あなたに恋する保健室
「どうした? なんかあったか?」
「先生、あれ……グラウンド、倒れてる人います」
 窓側の席に座る女子がそう言って窓の方を指差す。
 俺は確かめるために教壇を降りて窓を開けて見てみる。
「……優希!」
 あの後ろ姿は優希だ。
 周りには体操服の生徒たち。シャツのラインの色からして高二のクラスか。
 誰も大人がいない。きっと岡野先生が救急に電話をしてくれているだろうから俺ができることは──
「すまん、みんな。ちょっと自習していてくれ。応援行ってくる」
 俺は考えるより先に身体が動いていた。
 運良く授業していた教室は玄関に近かったから、柄にもなく全力で走ってグラウンドに駆けつけていた。

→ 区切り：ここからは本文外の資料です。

[config.mk]
export PLATFORM = sky130hd
export DESIGN_NAME = ltc2387_tx
export DESIGN_NICKNAME = d
export VERILOG_FILES = /design/src/rtl/ltc2387_tx.sv
export SDC_FILE = /design/constraint.sdc
export NUM_CORES = 1
export LEC_CHECK = 0
export ABC_AREA = 0
export ABC_CLOCK_PERIOD_IN_PS = 3700
export BUFFER_PORTS_ARGS = -buffer_cell sky130_fd_sc_hd__buf_2
export CORE_MARGIN = 2
export CORE_UTILIZATION = 40
export CTS_CLUSTER_DIAMETER = 40
export CTS_CLUSTER_SIZE = 28
export DETAILED_ROUTE_END_ITERATION = 10
export PLACE_DENSITY_LB_ADDON = 0.12
export SYNTH_ARGS = -nofsm -noshare
export SYNTH_HDL_FRONTEND = slang
export SYNTH_SLANG_ARGS = --single-unit
[constraint.sdc]
create_clock -name clk -period 3.7 [get_ports clk]
set_input_delay 0.555 -clock clk [delete_from_list [all_inputs] [get_ports clk]]
set_output_delay 0.555 -clock clk [all_outputs]
set_load 0.02 [all_outputs]
[src/rtl/ltc2387_tx.sv]
// LTC2387 two-lane transmit emulator: serializes one 18-bit sample pair per frame,
// two bits per clock MSB first, with a 5-pulse DCO burst delayed by CO_DELAY cycles.
module ltc2387_tx #(
  parameter int CO_DELAY     = 1,
  parameter int FRAME_CYCLES = 16
) (
  input  logic        clk,
  input  logic        resetn,
  input  logic        test_pattern,
  input  logic [17:0] sample0,
  input  logic [17:0] sample1,
  input  logic        sample_valid,
  output logic        sample_ready,
  output logic        frame_start,
  output logic        din0_a,
  output logic        din0_b,
  output logic        din0_co,
  output logic        din1_a,
  output logic        din1_b,
  output logic        din1_co
);

  typedef enum logic [1:0] {
    IDLE  = 2'd0,
    SHIFT = 2'd1,
    GAP   = 2'd2
  } state_t;

  localparam logic [7:0] SHIFT_LAST = 8'(9 + CO_DELAY);
  localparam logic [7:0] GAP_LAST   = 8'(FRAME_CYCLES - 1);

  state_t      state_q;
  logic [7:0]  cnt_q;
  logic [17:0] sh0_q;
  logic [17:0] sh1_q;
  logic [17:0] ramp_q;
  logic        ready_q;
  logic        start_q;
  logic        a0_q;
  logic        b0_q;
  logic        a1_q;
  logic        b1_q;
  logic        co_q;

  logic        accept;
  logic [17:0] src0;
  logic [17:0] src1;

  // cnt_q counts clock edges since the accepting edge.
  function automatic logic dco_at(input logic [7:0] k);
    int d;
    d = int'(k) - CO_DELAY;
    return (d >= 0) && (d <= 9) && ((d % 2) == 0);
  endfunction

  assign accept = ready_q && (test_pattern || sample_valid);
  assign src0   = test_pattern ? ramp_q  : sample0;
  assign src1   = test_pattern ? ~ramp_q : sample1;

  always_ff @(posedge clk) begin
    if (!resetn) begin
      state_q <= IDLE;
      cnt_q   <= 8'd0;
      sh0_q   <= 18'd0;
      sh1_q   <= 18'd0;
      ramp_q  <= 18'd0;
      ready_q <= 1'b0;
      start_q <= 1'b0;
      a0_q    <= 1'b0;
      b0_q    <= 1'b0;
      a1_q    <= 1'b0;
      b1_q    <= 1'b0;
      co_q    <= 1'b0;
    end else begin
      case (state_q)
        IDLE: begin
          a0_q <= 1'b0;
          b0_q <= 1'b0;
          a1_q <= 1'b0;
          b1_q <= 1'b0;
          co_q <= 1'b0;
          start_q <= 1'b0;
          ready_q <= 1'b1;
          if (accept) begin
            // Pair 0 leaves on the accepting edge; the rest wait in the shift registers.
            a0_q    <= src0[17];
            b0_q    <= src0[16];
            a1_q    <= src1[17];
            b1_q    <= src1[16];
            sh0_q   <= src0 << 2;
            sh1_q   <= src1 << 2;
            co_q    <= dco_at(8'd0);
            start_q <= 1'b1;
            ready_q <= 1'b0;
            cnt_q   <= 8'd1;
            state_q <= SHIFT;
            if (test_pattern) begin
              ramp_q <= ramp_q + 18'd1;
            end
          end
        end
        SHIFT: begin
          start_q <= 1'b0;
          a0_q    <= sh0_q[17];
          b0_q    <= sh0_q[16];
          a1_q    <= sh1_q[17];
          b1_q    <= sh1_q[16];
          sh0_q   <= sh0_q << 2;
          sh1_q   <= sh1_q << 2;
          co_q    <= dco_at(cnt_q);
          cnt_q   <= cnt_q + 8'd1;
          if (cnt_q == SHIFT_LAST) begin
            state_q <= GAP;
          end
        end
        GAP: begin
          start_q <= 1'b0;
          a0_q    <= 1'b0;
          b0_q    <= 1'b0;
          a1_q    <= 1'b0;
          b1_q    <= 1'b0;
          co_q    <= 1'b0;
          cnt_q   <= cnt_q + 8'd1;
          if (cnt_q == GAP_LAST) begin
            ready_q <= 1'b1;
            state_q <= IDLE;
          end
        end
        default: begin
          state_q <= IDLE;
          ready_q <= 1'b0;
        end
      endcase
    end
  end

  assign sample_ready = ready_q;
  assign frame_start  = start_q;
  assign din0_a       = a0_q;
  assign din0_b       = b0_q;
  assign din1_a       = a1_q;
  assign din1_b       = b1_q;
  assign din0_co      = co_q;
  assign din1_co      = co_q;

endmodule

==> metrics.csv <==
stage;metric;value;unit
run_status;status;finished, final reports clean;
sta;rsz0062_at_grt;no;
yosys;synth-edff-count;0;
place;dpl_cell_area;3940;sq um
clock_network;clock_latency;0.35;ns
setup_path;path_class;reg2reg;
sta;worst_slew_pin_slew;0.919;ns
sta;setup_viol;0;
clock_network;cts_made_buffers;9;
sta;setup_tns;0;ns
sta;slew_violations;0;
die;die_height;100;microns
die;rows;35;
global_routing;grt_start_max_net_pins;60;
setup_path;r2r-end;ramp_q[14];
clock_network;cts_hold_buf;0;
yosys;syn-cell-area;3690;sq um
setup_path;crit_fanout;18;
layout;design_area;4140;sq um
worst_hold_path;hold_class;reg2reg;
setup_path;path_cells;inv_1, ha_1, and4_4, nand3_1, o311ai_0, o41ai_1;
sta;fin_skew;0.00979;ns
global_routing;grt_pass1_vias;3072;
clock_network;numClockSinks;67;
yosys;avgSynthCellArea;8.27;sq um
clock_network;clk_path_buf_depth;2;
setup_path;rr_worst_depth;6;
setup_path;rr_startpoint;state_q[1];
yosys;synth_async_sr_flop_share;0;%
layout;fin_nets;522;
sta;relSlewSlack;38.7;%
global_routing;grt_pass1_wl;15100;microns
setup_path;rrSetupSlack;1.36;ns
die;top_level_ports;48;
sta;period_needed;2.34;ns
layout;drive_gt1_share;17.4;%
die;coreArea;9110;sq um
job;cap_violations;0;
routing;ant_nets;0;
yosys;synth_cell_types;48;
place;place.gp.congestion;0.780;
setup_path;max_stage_delay;0.67;ns
routing;drt-wirelength-per-cell;15.3;microns
clock_network;htreeDepth;3;
sta;min_period_over_period;63.3;%
setup_path;worstSetupPathDepth;6;
worst_hold_path;min_to;sh0_q[3];
setup_path;crit_slowest_cell;ha_1;
setup_path;endpoint_kind;flop;
clock_network;cts_root_buffer;clkbuf_8;
routing;route.detailed.drc;0;
clock_network;cts_setup_buffers;0;
yosys;synth-main-ff-cell;dfxtp_1;
routing;routed_wl;9000;microns
pwr;peakVddDrop;249;uV
place;dp_hpwl;6140;microns
place;port_buffers;47;
sta;finalHoldViolations;0;
yosys;syn-num-nets;494;
worst_hold_path;holdPathStages;2;
setup_path;critPathRequiredTime;3.91;ns
yosys;synth_cells;446;
global_routing;antenna_found_initial;0;
layout;syn_to_final_growth;12.1;%
routing;drtIter0Drc;153;
yosys;ys_seq_elements;67;
die;dieArea;10000;sq um
clock_network;cts_resized;0;
clock_network;clk_pin_slew;0.07;ns
clock_network;cts_tree;built;
setup_path;path_buf_inv;1;
die;die-width;100;microns
die;start_util;40.5;%
worst_hold_path;hold_start;sh0_q[3];
routing;drt-pass1-iter-count;4;
yosys;seq_area_frac_synth;36.4;%
routing;routed_via_density;5.42;
setup_path;startpoint_type;flop;
yosys;yosys_warnings;0;
routing;dr_total_vias;3192;
setup_path;cp.arrival;2.55;ns
sta;max_freq;427;MHz
layout;n_antenna_cell;0;
pwr;cellPowerDensity;615;nW/um^2
setup_path;cpLargestDelayFamily;adder cells;
global_routing;gr-total-overflow;0;
global_routing;grt_usage;18.9;%
pwr;leakage;1.63;nW
-- stage by stage --
step	hold slack (ns)	util, %	cells	setup slack, ns	total power [mW]
after detailed placement	0.446	43.3	574	1.11	1.95
after floorplan	0.432	-	446	1.98	1.72
after CTS	0.455	45.4	589	1.35	2.58
after global routing	0.477	45.4	589	1.13	2.74
final	0.451	45.4	589	1.36	2.54
after global placement	0.441	43.3	574	1.16	1.94
-- logic make-up (layout without fill, tap and decap cells) --
group                      after synthesis  after routing  share of synthesized area, %
AOI/OAI and AO/OA                      100            100                          19.5
xor gates and xnor gates                14             14                          3.32
adders and majority gates                8              8                          2.71
buffers and inverters                   49             81                          5.83
DFF                                     67             67                          36.4
muxes                                   28             28                          7.67
and+or+nand+nor                        180            180                          24.6
-- layout make-up --
class	count	area [sq um]
Fill cell	967	4970
Multi-Input combinational cell	330	2140
Sequential cell	67	1340
Timing Repair Buffer	52	273
Clock buffer	13	159
Tap cell	111	139
Inverter	14	52.6
Clock inverter	2	35.0
-- worst register-to-register path: stages (launching register included) --
cell and delay, ns:
dfxtp_1 0.33, inv_1 0.11, ha_1 0.67, and4_4 0.38, nand3_1 0.22, o311ai_0 0.37
o41ai_1 0.13
-- synth_stat cells, drive strengths merged, types with 4 or more instances --
library cell,n,share of area [%]
a21oi,42,5.7
dfxtp,67,36
xor2,4,0.95
o21ai,6,0.92
nand4,7,1.2
and3,4,0.68
nand3,28,4.2
clkbuf,19,2.0
mux2i,26,7.1
a211oi,5,1.0
nand2b,30,5.1
nand2,64,6.5
buf,16,2.4
nor2,21,2.1
xnor2,10,2.4
nor3,9,1.2
ha,8,2.7
inv,13,1.3
nor2b,4,0.68
o211ai,28,5.7
-- layer usage --
layer / track usage (%) / share of wire (%)
met1: 26.2 / 50
met5: 0 / 0
met2: 29.3 / 45
met3: 3.06 / 3.1
met4: 7.80 / 1.7
-- sequential cells by signal (all words and copies together) (netlist names) --
name,flops
cnt_q,8
din0_a,1
din0_b,1
din0_co,1
din1_a,1
din1_b,1
frame_start,1
ramp_q,18
sample_ready,1
sh0_q,16
sh1_q,16
state_q,2
-- worst max-delay path by stage --
stage            startpoint         end  slack [ns]
3_5_place_dp   test_pattern  ramp_q[14]        1.11
5_1_grt          state_q[1]  ramp_q[14]        1.13
2_1_floorplan  test_pattern      din0_a        1.98
4_1_cts          state_q[1]  ramp_q[14]        1.35
6_report         state_q[1]  ramp_q[14]        1.36
3_3_place_gp   test_pattern  ramp_q[10]        1.16
-- power breakdown --
| part | switching [mW] | internal (mW) | total, mW | leakage [nW] |
|---|---|---|---|---|
| Combinational | 0.566 | 0.324 | 0.891 | 0.981 |
| Clock | 0.275 | 0.344 | 0.620 | 0.0995 |
| Sequential | 0.122 | 0.909 | 1.03 | 0.545 |
-- cells in the final DEF (no fill, tap or decap), types with 7 or more instances in the layout --
cell	n
a21oi_1	41
buf_2	47
clkbuf_8	11
dfxtp_1	67
ha_1	8
inv_1	12
mux2i_1	26
nand2_1	64
nand2b_1	30
nand3_1	25
nand4_1	7
nor2_1	21
nor3_1	9
o211ai_1	28
xnor2_1	10
No activity file was read; power rests on OpenSTA's default activity.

 優希と最近連絡取れてないな、保健室に顔を出すのが気まずくなってしまったからどうしたらいいかわからないだとか、そんなことは忘れていた。
 今はただ、優希の助けになりたかった。
「いち、にっ、さん、しっ……」
 現場に到着すると、その場の雰囲気が緊迫しているのが肌でわかる。
 よく頑張った。
 あとでそう言って思いっきり抱きしめたい。
 俺は胸元を緩め、腕まくりをして優希の肩を掴んだ。
「えっ」
「代わる」
「なんで……京ちゃ、舘山先生が」
 俺は無我夢中で心臓マッサージをした。
 こんなこと、研修でしかしたことないのに。恐れることはなかった。
 優希が隣にいれば、どんなことも怖くない。そう思った。